Verses 4, 5. - These form a pentastich. Verse 4. - Labour not - weary not thyself - to be rich. John 6:27, "Labour not for the meat that perisheth," where the warning is against that absorbing eagerness for wealth which leads to evil doing and neglect of all higher interests. Cease from thine own wisdom. The wisdom (binah, Proverbs 3:5) is that which is necessary for making and keeping wealth. Vulgate, Prudentiae tuae pone modum. This is not the highest form of wisdom (chochmah), but rather the faculty of distinguishing one thing from another, mere discernment, which may exist without any religious or keen moral sense (see note on Proverbs 16:16, where possibly the contrast is expressed). Talmud, "He who augments his riches augments his cares." Erasmus, 'Adag,,' quotes or writes -
"Jupiter ementitur opes mortalibus ipse,
Sic visum ut fuerit, cuicunque, bonove, malove? Septuagint, "If thou art poor, measure not thyself (μὴ παρεκτείνου) with a rich man, but in thy wisdom refrain thyself."
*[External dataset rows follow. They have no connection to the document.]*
### src/rtl/net_loader_pkg.sv
// net_loader_pkg: shared types and constants for the net_proc image loader.
// Sequencer states, default image size and result encoding used by
// net_image_loader.
package net_loader_pkg;

    typedef enum logic [2:0] {
        IDLE,
        CLEAR,
        LOAD,
        START,
        WAIT,
        RESULT
    } loader_state_e;

    localparam int N_IMG_BYTES = 784;
    localparam int RES_W = 4;
    localparam logic [RES_W-1:0] RES_TIMEOUT_CODE = 4'hF;

endpackage

### src/rtl/net_image_loader.sv
// net_image_loader: drives net_proc's external image port from a byte stream.
// Clears the image memory, writes N_BYTES pixels in order, pulses start,
// waits for done and returns the class index on a valid/ready handshake.
// Optional build macro NET_LOADER_TIMEOUT_EN adds a WAIT-state watchdog that
// reports RES_TIMEOUT_CODE with res_err=1 when net_proc never completes.
//
// state  | meaning
// -------+------------------------------------------------------------
// IDLE   | no image in flight; first s_valid starts a new image
// CLEAR  | ext_mem_rst pulse, byte counter cleared
// LOAD   | accept bytes, one registered write strobe per handshake
// START  | last write strobe on the port, start pulse being registered
// WAIT   | start visible; waiting for a rising edge on done
// RESULT | result presented, held until res_ready
module net_image_loader
    import net_loader_pkg::*;
#(
    parameter int N_BYTES        = N_IMG_BYTES,
    parameter int TIMEOUT_CYCLES = 1048576
) (
    input  logic             clk,
    input  logic             rst_n,
    input  logic             s_valid,
    input  logic [7:0]       s_data,
    output logic             s_ready,
    output logic             ext_mem_rst,
    output logic             ext_mem_we,
    output logic [7:0]       ext_mem_wdata,
    output logic             start,
    input  logic             done,
    input  logic [RES_W-1:0] max_idx_10,
    output logic             res_valid,
    input  logic             res_ready,
    output logic [RES_W-1:0] result,
    output logic             res_err,
    output logic             busy
);

    localparam int CNT_W = $clog2(N_BYTES + 1);
    localparam logic [CNT_W-1:0] LAST_IDX = CNT_W'(N_BYTES - 1);
    localparam logic [CNT_W-1:0] FULL_CNT = CNT_W'(N_BYTES);

    loader_state_e    state;
    logic [CNT_W-1:0] byte_cnt;
    logic             done_q;
    logic             done_rise;
    logic             accept;

    // s_ready falls as soon as the counter is full so no extra byte slips in
    assign s_ready   = (state == LOAD) && (byte_cnt != FULL_CNT);
    assign accept    = s_valid && s_ready;
    assign done_rise = done && !done_q;
    assign busy      = (state != IDLE);

`ifdef NET_LOADER_TIMEOUT_EN
    localparam int WD_W = $clog2(TIMEOUT_CYCLES + 1);
    logic [WD_W-1:0] wd_cnt;
    logic            wd_expired;
    logic            res_err_q;

    assign wd_expired = (wd_cnt == '0);
    assign res_err    = res_err_q;
`else
    logic unused_timeout;

    assign unused_timeout = (TIMEOUT_CYCLES != 0) ^ (RES_TIMEOUT_CODE != '0);
    assign res_err        = 1'b0;
`endif

    // Sequencer: state, byte counter, done edge tracking and all registered outputs
    always_ff @(posedge clk or negedge rst_n) begin
        if (!rst_n) begin
            state         <= IDLE;
            byte_cnt      <= '0;
            done_q        <= 1'b0;
            ext_mem_rst   <= 1'b0;
            ext_mem_we    <= 1'b0;
            ext_mem_wdata <= '0;
            start         <= 1'b0;
            res_valid     <= 1'b0;
            result        <= '0;
`ifdef NET_LOADER_TIMEOUT_EN
            wd_cnt        <= '0;
            res_err_q     <= 1'b0;
`endif
        end else begin
            // done_q runs in every state so a level left high from an earlier
            // run (or arriving after a timeout) never looks like a new edge
            done_q      <= done;
            ext_mem_rst <= 1'b0;
            ext_mem_we  <= 1'b0;
            start       <= 1'b0;
            case (state)
                IDLE: begin
                    if (s_valid) begin
                        ext_mem_rst <= 1'b1;
                        state       <= CLEAR;
                    end
                end
                CLEAR: begin
                    byte_cnt <= '0;
                    state    <= LOAD;
                end
                LOAD: begin
                    if (accept) begin
                        ext_mem_we    <= 1'b1;
                        ext_mem_wdata <= s_data;
                        byte_cnt      <= byte_cnt + 1'b1;
                        if (byte_cnt == LAST_IDX) begin
                            state <= START;
                        end
                    end
                end
                START: begin
                    start <= 1'b1;
                    state <= WAIT;
`ifdef NET_LOADER_TIMEOUT_EN
                    wd_cnt <= WD_W'(TIMEOUT_CYCLES - 1);
`endif
                end
                WAIT: begin
                    if (done_rise) begin
                        result    <= max_idx_10;
                        res_valid <= 1'b1;
                        state     <= RESULT;
                    end
`ifdef NET_LOADER_TIMEOUT_EN
                    else if (wd_expired) begin
                        result    <= RES_TIMEOUT_CODE;
                        res_err_q <= 1'b1;
                        res_valid <= 1'b1;
                        state     <= RESULT;
                    end else begin
                        wd_cnt <= wd_cnt - 1'b1;
                    end
`endif
                end
                RESULT: begin
                    if (res_ready) begin
                        res_valid <= 1'b0;
                        state     <= IDLE;
`ifdef NET_LOADER_TIMEOUT_EN
                        res_err_q <= 1'b0;
`endif
                    end
                end
                default: begin
                    state <= IDLE;
                end
            endcase
        end
    end

endmodule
Gill's Exposition of the Entire Bible
Labour not to be rich,.... In an immoderate over anxious way and manner, to a weariness, as the word (u) signifies, and even as to gape for breath men ought to labour, that they may have wherewith to support themselves and families, and give to others and: if they can, lay up for their children; but then persons should not toil and weary themselves to heap up riches when they know not who shall gather them and much less make use of indirect and illicit methods to obtain them; resolving to be rich at any rate: rather men should labour for durable riches, lay up treasure in heaven, seek those things which are above, and labour to be accepted of God both here and hereafter; which only is in Christ. The Targum is,
"do not draw nigh to a rich man;''
and so the Syriac version; to which agree the Septuagint and Arabic versions;
cease from thine own wisdom; worldly wisdom in getting; riches, as if this was the highest point of wisdom; do not be always laying schemes, forming projects, inventing new things in order to get money; or do not depend upon thine own wisdom and understanding and expect to be rich by means thereof; for bread is not always to the wise, nor riches to men of understanding, Ecclesiastes 9:11. The Targum is,
"but by thine understanding depart from him;''
the rich man; and to the same purpose the Syriac and Arabic versions.
(u) "ne fatiges", Mercerus, Junius & Tremellius; "ne hiascas", Schultens.
Jamieson-Fausset-Brown Bible Commentary
4, 5. (Compare 1Ti 6:9, 10).
thine own wisdom—which regards riches intrinsically as a blessing.